Welcome!
If you’ve found your way here, you’re likely one of the few people who’s curious about existentialist philosophy. Maybe you’re searching for answers. Maybe you’re searching for better questions.
This site was born from a simple realization: reliable, accessible discussions on existentialism are hard to find. But the deeper reason is this: we live in a time that’s forcing us to confront the same human questions that gave rise to existentialist thought in the first place.
Existentialism emerged as a response to deep, historical upheaval. In a world haunted by war and the ever-present shadow of death, people were pushed to question their existence. What does it all mean? Why do we suffer? What can we hold onto when nothing feels certain?
In the early 20th century, that crisis was war. For our generation, it might have been the pandemic. With staggering loss and prolonged isolation, many were pulled into the heart of existential reflection—on freedom, on suffering, on the unpredictability of life.

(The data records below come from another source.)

[src/tsiir_pkg.sv]
`timescale 1ns / 1ps

package tsiir_pkg;

    localparam int AXES = 3;
    localparam int SAMPLE_WIDTH_DEF = 16;
    localparam int COEF_WIDTH = 32;
    localparam int DATA_WIDTH = 32;
    localparam int FRAC_BITS = 16;
    localparam int COEF_FRAC_BITS = 30;
    localparam int PROD_WIDTH = DATA_WIDTH + COEF_WIDTH;
    localparam int SUM_WIDTH = PROD_WIDTH + 2;
    localparam int CFG_INDEX_WIDTH = 2;

    localparam logic signed [COEF_WIDTH-1:0] FB_ONE_RESET = 32'sd2071735500;
    localparam logic signed [COEF_WIDTH-1:0] FB_TWO_RESET = -32'sd1000494913;
    localparam logic signed [COEF_WIDTH-1:0] INPUT_RESET = 32'sd2501237;

    typedef enum logic [CFG_INDEX_WIDTH-1:0] {
        REG_FB_ONE = 2'd0,
        REG_FB_TWO = 2'd1,
        REG_INPUT  = 2'd2
    } reg_index_t;

    typedef struct packed {
        logic signed [COEF_WIDTH-1:0] fb_one;
        logic signed [COEF_WIDTH-1:0] fb_two;
        logic signed [COEF_WIDTH-1:0] gain;
    } coef_t;

    typedef struct packed {
        logic load;
        logic primed;
    } axis_ctrl_t;

    typedef logic signed [DATA_WIDTH-1:0] q16_t;

    function automatic q16_t sat_q16(input logic signed [SUM_WIDTH-1:0] v);
        q16_t max_v;
        q16_t min_v;
        max_v = {1'b0, {(DATA_WIDTH-1){1'b1}}};
        min_v = {1'b1, {(DATA_WIDTH-1){1'b0}}};
        if (v > SUM_WIDTH'(max_v))
        begin
            return max_v;
        end
        else if (v < SUM_WIDTH'(min_v))
        begin
            return min_v;
        end
        return v[DATA_WIDTH-1:0];
    endfunction

endpackage

[src/tsiir_coef_regs.sv]
`timescale 1ns / 1ps

module tsiir_coef_regs (
    input  logic                                  clk,
    input  logic                                  rst_n,
    input  logic                                  cfg_write,
    input  logic [tsiir_pkg::CFG_INDEX_WIDTH-1:0] cfg_index,
    input  logic [tsiir_pkg::COEF_WIDTH-1:0]      cfg_data,
    output tsiir_pkg::coef_t                      coefs
);
    import tsiir_pkg::*;

    coef_t coef_reg;
    coef_t coef_next;

    always_comb
    begin
        coef_next = coef_reg;
        if (cfg_write)
        begin
            case (cfg_index)
                REG_FB_ONE: coef_next.fb_one = cfg_data;
                REG_FB_TWO: coef_next.fb_two = cfg_data;
                REG_INPUT:  coef_next.gain   = cfg_data;
                default:    coef_next = coef_reg;
            endcase
        end
    end

    always_ff @(posedge clk or negedge rst_n)
    begin
        if (!rst_n)
        begin
            coef_reg.fb_one <= FB_ONE_RESET;
            coef_reg.fb_two <= FB_TWO_RESET;
            coef_reg.gain   <= INPUT_RESET;
        end
        else
        begin
            coef_reg <= coef_next;
        end
    end

    assign coefs = coef_reg;

endmodule

[config.mk]
export PLATFORM = sky130hd
export DESIGN_NAME = tsiir_coef_regs
export DESIGN_NICKNAME = d
export VERILOG_FILES = /design/src/tsiir_pkg.sv /design/src/tsiir_coef_regs.sv
export SDC_FILE = /design/constraint.sdc
export NUM_CORES = 1
export LEC_CHECK = 0
export BUFFER_PORTS_ARGS = -buffer_cell sky130_fd_sc_hd__buf_2
export CORE_MARGIN = 4
export CORE_UTILIZATION = 49
export CTS_CLUSTER_DIAMETER = 100
export DETAILED_ROUTE_END_ITERATION = 10
export GPL_TIMING_DRIVEN = 0
export PLACE_DENSITY_LB_ADDON = 0.15
export SLEW_MARGIN = 20
export SYNTH_ARGS = -nofsm -noshare
export SYNTH_HDL_FRONTEND = slang
export SYNTH_SLANG_ARGS = --single-unit
export TNS_END_PERCENT = 100
[constraint.sdc]
create_clock -name clk -period 1 [get_ports clk]
set_clock_uncertainty 0.05 [all_clocks]
set_input_delay 0.05 -clock clk [delete_from_list [all_inputs] [get_ports clk]]
set_output_delay 0.05 -clock clk [all_outputs]
set_load 0.01 [all_outputs]
# --- After elaboration in Yosys (flattened, before gate mapping) ---
# Cells that the tools add are included.
classes:
  reduce_logical: 4
  eq_ne: 2
ops:
  columns: ["op", "n"]
  rows:
  - ["AND reduction 2 bit", 3]
  - ["== test 2 x 1 -> 1 bit (second input constant)", 1]
  - ["== test 2 bit (second input constant)", 1]
  - ["logical NOT 2 bit", 1]
word_totals:
  ff_bits: 96
  word_cells: 9
  in_bits: 37
  output_inout_bits: 96

# --- Depth between registers and ports, before layout ---
# Gate-level depths: netlist of the first run.
depth:
  word_depth: 2
  depth_mapped: 3
  mapped_depth_nobuf: 2

# --- Least setup slack after synthesis of the first run ---
# No wires, ideal clock.
synth_timing:
  path_kind: "in2reg"
  from: "in cfg_index[0] (netlist name)"
  to: "reg coef_reg (netlist bit coefs[64])"
  t_arrival_ps: 850
  required_ps: 825
  path_stages: 3
  setup_ps: 125
  n_path_buf: 1
  setup_slack_ps: -25
  cell_sequence: "nor3b_4 > buf_6 > mux2_2"
synth_between:
  elab_chain_cells: 2
synth_lines:
  columns: ["item", "line_no", "source"]
  rows:
  - ["start: declaration", "tsiir_coef_regs.sv:7", "input logic [tsiir_pkg::CFG_INDEX_WIDTH-1:0] cfg_index,"]
  - ["logical NOT 2 bit", "tsiir_coef_regs.sv:21", "case (cfg_index)"]
  - ["AND reduction 2 bit (no line)", null, null]
  - ["end signal: assignment", "tsiir_coef_regs.sv:40", "coef_reg <= coef_next;"]
  - ["end: declaration", "tsiir_coef_regs.sv:13", "coef_t coef_reg;"]
# No other way between the ends.
# A chain may end at the register's enable or synchronous reset.

# --- Worst setup path after layout of the first run ---
layout_timing:
  from: "reg coef_reg (netlist bit coefs[13])"
  to: "out coefs[13] (netlist name)"
layout_lines:
  columns: ["item", "line_no", "source"]
  rows:
  - ["end: declaration", "tsiir_coef_regs.sv:9", "output tsiir_pkg::coef_t coefs"]
# No word-level cell between the ends.
$ cat config.mk
export PLATFORM = sky130hd
export DESIGN_NAME = dspe_ctrl
export DESIGN_NICKNAME = d
export VERILOG_FILES = /design/src/hw/rtl/dspe_pkg.sv /design/src/hw/rtl/dspe_ctrl.sv
export SDC_FILE = /design/constraint.sdc
export NUM_CORES = 1
export LEC_CHECK = 0
export BUFFER_PORTS_ARGS = -buffer_cell sky130_fd_sc_hd__buf_2
export CAP_MARGIN = 25
export CORE_MARGIN = 5
export CORE_UTILIZATION = 51
export DETAILED_ROUTE_END_ITERATION = 12
export MAX_ROUTING_LAYER = met4
export PLACE_DENSITY = 0.89
export SLEW_MARGIN = 5
export SYNTH_ARGS = -nofsm -noshare
export SYNTH_HDL_FRONTEND = slang
export SYNTH_SLANG_ARGS = --single-unit
$ cat constraint.sdc
create_clock -name clk -period 2.2 [get_ports clk]
set_input_delay 0.11 -clock clk [delete_from_list [all_inputs] [get_ports clk]]
set_output_delay 0.11 -clock clk [all_outputs]
set_load 0.02 [all_outputs]
$ cat src/hw/rtl/dspe_pkg.sv
package dspe_pkg;

	// opcode field of an input item
	localparam logic OPC_WRITE = 1'b0;
	localparam logic OPC_RUN   = 1'b1;

	// distance code for a vertex not reached
	localparam logic [15:0] UNREACHED = 16'hFFFF;

	// vertex_count after reset
	localparam logic [6:0] VCOUNT_RESET = 7'd64;

	typedef struct packed {
		logic        opcode;
		logic [5:0]  from_vertex;
		logic [5:0]  to_vertex;
		logic [7:0]  edge_weight;
	} dspe_item_t;

	typedef struct packed {
		logic [5:0]  vertex_index;
		logic        reachable;
		logic [15:0] distance;
		logic [5:0]  predecessor;
		logic        last;
	} dspe_result_t;

	// one entry of the per-vertex search memory
	typedef struct packed {
		logic        settled;
		logic [5:0]  prev;
		logic [15:0] cost;
	} dspe_word_t;

	typedef enum logic [3:0] {
		ST_CLEAR,
		ST_IDLE,
		ST_INIT,
		ST_SCAN,
		ST_SCAN_END,
		ST_PICK,
		ST_SETTLE,
		ST_RELAX,
		ST_RELAX_END,
		ST_OUT,
		ST_OUT_END
	} dspe_state_t;

	typedef enum logic [3:0] {
		OP_NONE,
		OP_CLEAR,
		OP_WRITE,
		OP_LOAD,
		OP_INIT,
		OP_SCAN,
		OP_SETTLE,
		OP_RELAX,
		OP_OUT
	} dspe_op_t;

	typedef struct packed {
		dspe_op_t   op;
		logic [5:0] row;
		logic [5:0] col;
	} dspe_cmd_t;

	typedef struct packed {
		logic       found;
		logic [5:0] n_last;
	} dspe_status_t;

endpackage
**src/hdl/lkd_pkg.sv**
```systemverilog
// ----------------------------------------------------------------------------
// lkd_pkg
// Shared constants and types for the keyed byte descrambler.
// ----------------------------------------------------------------------------
`default_nettype none

package lkd_pkg;

   localparam int unsigned KEY_W      = 32;
   localparam int unsigned ENTRY_W    = 15;
   localparam int unsigned BYTE_W     = 8;
   localparam int unsigned POS_W      = 8;
   localparam int unsigned POS_RANGE  = 256;
   localparam int unsigned CSR_ADDR_W = 2;

   localparam logic [KEY_W-1:0] GEN_MUL = 32'h0003_43FD;
   localparam logic [KEY_W-1:0] GEN_ADD = 32'h0026_9EC3;

   typedef enum logic [CSR_ADDR_W-1:0] {
      CSR_KEY    = 2'd0,
      CSR_ENABLE = 2'd1
   } csr_index_type;

   typedef struct packed {
      logic busy;
      logic wr_en;
   } fill_status_type;

endpackage

`default_nettype wire

```
**src/hdl/lkd_keygen.sv**
```systemverilog
// ----------------------------------------------------------------------------
// lkd_keygen
// Generator sweep: steps the LCG once per cycle while a fill is busy and writes bits
// 30..16 of each next value into successive keystream table entries.
// ----------------------------------------------------------------------------
`default_nettype none

module lkd_keygen
   import lkd_pkg::*;
#(
   parameter int unsigned TABLE_DEPTH = 256,
   parameter int unsigned IDX_W       = 8
) (
   input  wire logic                clock,
   input  wire logic                reset,
   input  wire logic                key_load,
   input  wire logic [KEY_W-1:0]    key_value,
   output fill_status_type          status,
   output logic [IDX_W-1:0]         wr_addr,
   output logic [ENTRY_W-1:0]       wr_entry
);

   localparam logic [IDX_W-1:0] LAST_IDX = IDX_W'(TABLE_DEPTH - 1);

   logic [KEY_W-1:0] x_ff, x_in;
   logic [IDX_W-1:0] cnt_ff, cnt_in;
   logic             busy_ff, busy_in;
   logic [KEY_W-1:0] x_next;

   assign x_next = KEY_W'(x_ff * GEN_MUL) + GEN_ADD;

   always_comb begin
      x_in    = x_ff;
      cnt_in  = cnt_ff;
      busy_in = busy_ff;
      if (key_load) begin
         x_in    = key_value;
         cnt_in  = '0;
         busy_in = 1'b1;
      end else if (busy_ff) begin
         x_in   = x_next;
         cnt_in = cnt_ff + 1'b1;
         if (cnt_ff == LAST_IDX) begin
            busy_in = 1'b0;
         end
      end
   end

   always_ff @(posedge clock) begin
      if (reset) begin
         x_ff    <= '0;
         cnt_ff  <= '0;
         busy_ff <= 1'b1;
      end else begin
         x_ff    <= x_in;
         cnt_ff  <= cnt_in;
         busy_ff <= busy_in;
      end
   end

   assign status.busy  = busy_ff;
   assign status.wr_en = busy_ff && !key_load;
   assign wr_addr      = cnt_ff;
   assign wr_entry     = x_next[30:16];

endmodule

`default_nettype wire

```
**src/hdl/lcg_keyed_byte_descrambler.sv**
```systemverilog
// ----------------------------------------------------------------------------
// lcg_keyed_byte_descrambler
// Descrambles a byte stream with a keystream table filled by an LCG seeded
// from a 32-bit key: out = (byte ^ entry[7:0]) - entry[14:8] when enabled.
// ----------------------------------------------------------------------------
//  channel | dir | tdata / data               | sideband
//  req_    | in  | [7:0] data_byte,[15:8] pos | tlast = chunk_end
//  rsp_    | out | [7:0] plain_byte           | tlast = last_of_chunk
//  csr_    | in  | wdata[31:0], index 0 key,  | ready always high
//          |     | index 1 enable             |
//
//  Three register stages (index, table read, result); one byte per cycle while
//  neither the output nor a table fill stalls. Each stage loads when empty or
//  when the next drains. After reset and after every key write the table is
//  refilled, one entry per cycle; req_tready stays low meanwhile.
//  Reset is synchronous, clears valid bits and the enable, restarts the fill.
// ----------------------------------------------------------------------------
`default_nettype none

module lcg_keyed_byte_descrambler
   import lkd_pkg::*;
#(
   parameter int unsigned TABLE_DEPTH = 256
) (
   input  wire logic                  clock,
   input  wire logic                  reset,
   input  wire logic                  req_tvalid,
   output logic                       req_tready,
   input  wire logic [15:0]           req_tdata,   // [7:0] data_byte, [15:8] position
   input  wire logic                  req_tlast,
   output logic                       rsp_tvalid,
   input  wire logic                  rsp_tready,
   output logic [7:0]                 rsp_tdata,   // [7:0] plain_byte
   output logic                       rsp_tlast,
   input  wire logic                  csr_valid,
   output logic                       csr_ready,
   input  wire logic [CSR_ADDR_W-1:0] csr_index,
   input  wire logic [KEY_W-1:0]      csr_wdata
);

   localparam int unsigned IDX_W = $clog2(TABLE_DEPTH);

   logic                csr_fire;
   logic                key_load;
   logic                enable_ff, enable_in;
   fill_status_type     fill_st;
   logic [IDX_W-1:0]    fill_addr;
   logic [ENTRY_W-1:0]  fill_entry;

   logic [ENTRY_W-1:0]  table_mem [TABLE_DEPTH];
   logic [IDX_W-1:0]    pos_map [POS_RANGE];

   logic                rdy1, rdy2, rdy3;
   logic                req_fire;

   logic                v1_ff, v2_ff, v3_ff;
   logic [IDX_W-1:0]    idx1_ff;
   logic [BYTE_W-1:0]   byte1_ff, byte2_ff, byte3_ff, byte3_in;
   logic                last1_ff, last2_ff, last3_ff;
   logic [ENTRY_W-1:0]  entry2_ff;
   logic [BYTE_W-1:0]   mixed;

   assign csr_ready = 1'b1;
   assign csr_fire  = csr_valid && csr_ready;
   assign key_load  = csr_fire && (csr_index == CSR_KEY);

   always_comb begin
      enable_in = enable_ff;
      if (csr_fire) begin
         case (csr_index)
            CSR_ENABLE: enable_in = csr_wdata[0];
            default:    enable_in = enable_ff;
         endcase
      end
   end

   always_ff @(posedge clock) begin
      if (reset) begin
         enable_ff <= 1'b0;
      end else begin
         enable_ff <= enable_in;
      end
   end

   lkd_keygen #(
      .TABLE_DEPTH (TABLE_DEPTH),
      .IDX_W       (IDX_W)
   ) u_keygen (
      .clock     (clock),
      .reset     (reset),
      .key_load  (key_load),
      .key_value (csr_wdata),
      .status    (fill_st),
      .wr_addr   (fill_addr),
      .wr_entry  (fill_entry)
   );

   for (genvar g = 0; g < POS_RANGE; g++) begin : g_pos_map
      assign pos_map[g] = IDX_W'(g % TABLE_DEPTH);
   end

   assign rdy3       = !v3_ff || rsp_tready;
   assign rdy2       = !v2_ff || rdy3;
   assign rdy1       = !v1_ff || rdy2;
   assign req_tready = rdy1 && !fill_st.busy;
   assign req_fire   = req_tvalid && req_tready;

   // stage 1: table index
   always_ff @(posedge clock) begin
      if (reset) begin
         v1_ff <= 1'b0;
      end else if (rdy1) begin
         v1_ff <= req_fire;
      end
   end

   always_ff @(posedge clock) begin
      if (rdy1) begin
         idx1_ff  <= pos_map[req_tdata[15:8]];
         byte1_ff <= req_tdata[7:0];
         last1_ff <= req_tlast;
      end
   end

   // table write by the fill engine, registered read for stage 2
   always_ff @(posedge clock) begin
      if (fill_st.wr_en) begin
         table_mem[fill_addr] <= fill_entry;
      end
   end

   always_ff @(posedge clock) begin
      if (rdy2) begin
         entry2_ff <= table_mem[idx1_ff];
         byte2_ff  <= byte1_ff;
         last2_ff  <= last1_ff;
      end
   end

   always_ff @(posedge clock) begin
      if (reset) begin
         v2_ff <= 1'b0;
      end else if (rdy2) begin
         v2_ff <= v1_ff;
      end
   end

   // stage 3: descramble (or pass through when disabled) into the output register
   assign mixed    = (byte2_ff ^ entry2_ff[7:0]) - {1'b0, entry2_ff[14:8]};
   assign byte3_in = enable_ff ? mixed : byte2_ff;

   always_ff @(posedge clock) begin
      if (rdy3) begin
         byte3_ff <= byte3_in;
         last3_ff <= last2_ff;
      end
   end

   always_ff @(posedge clock) begin
      if (reset) begin
         v3_ff <= 1'b0;
      end else if (rdy3) begin
         v3_ff <= v2_ff;
      end
   end

   assign rsp_tvalid = v3_ff;
   assign rsp_tdata  = byte3_ff;
   assign rsp_tlast  = last3_ff;

`ifndef SYNTHESIS
   a_no_accept_while_fill: assert property (@(posedge clock) disable iff (reset)
      fill_st.busy |-> !req_tready)
      else $error("input transfer taken while table fill in progress");

   a_key_starts_fill: assert property (@(posedge clock) disable iff (reset)
      key_load |=> fill_st.busy)
      else $error("key write did not start a table fill");

   a_accept_enters_pipe: assert property (@(posedge clock) disable iff (reset)
      req_fire |=> v1_ff)
      else $error("accepted transfer did not enter stage 1");
`endif

endmodule

`default_nettype wire
```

But the pandemic wasn’t the only crisis. Today’s world is full of personal and collective fractures. From identity to climate, from technology to loneliness, we’re constantly navigating spaces that offer no clear meaning. And yet, strangely, this is where existentialism thrives.
Existentialism doesn’t promise answers. It doesn’t offer salvation. What it does offer is a defiant kind of honesty.
It rejects the idea that meaning is handed down or predestined. Instead, it insists that we are free—terrifyingly free—to shape our own purpose. It teaches humility, responsibility, and above all, authenticity. To live with the absurd not by denying it, but by embracing it.
In a fragmented world, existentialism is also a reminder of empathy. We are all just people—trying to live without a map, reaching for meaning in a universe that offers none. According to existentialist thinkers, we can rely on no one but ourselves—and each other.
What This Site Is
This site is an invitation to explore that very tension: between freedom and fear, meaning and absurdity. Every piece here draws from published, standard existentialist literature. Citations and links are provided where possible to maintain accuracy and transparency. As much as possible, the writings aim to be objective, avoiding personal interpretations unless clearly stated.
This isn’t a site to preach values. It’s a space to encounter ideas—some uncomfortable, some illuminating—but all designed to be wrestled with. Because meaning, if it exists at all, must be created by each of us, in our own way.
Even many existentialist thinkers rejected the label “existentialist.” That’s fitting. This isn’t a philosophy in the traditional sense. It’s a call to act. A challenge to live authentically. And a quiet nod of solidarity to anyone still searching for meaning in the noise.
“There is no reality except in action. Man is nothing else than his plan; he exists only to the extent that he fulfills himself; he is therefore nothing else than the ensemble of his acts, nothing else than his life.”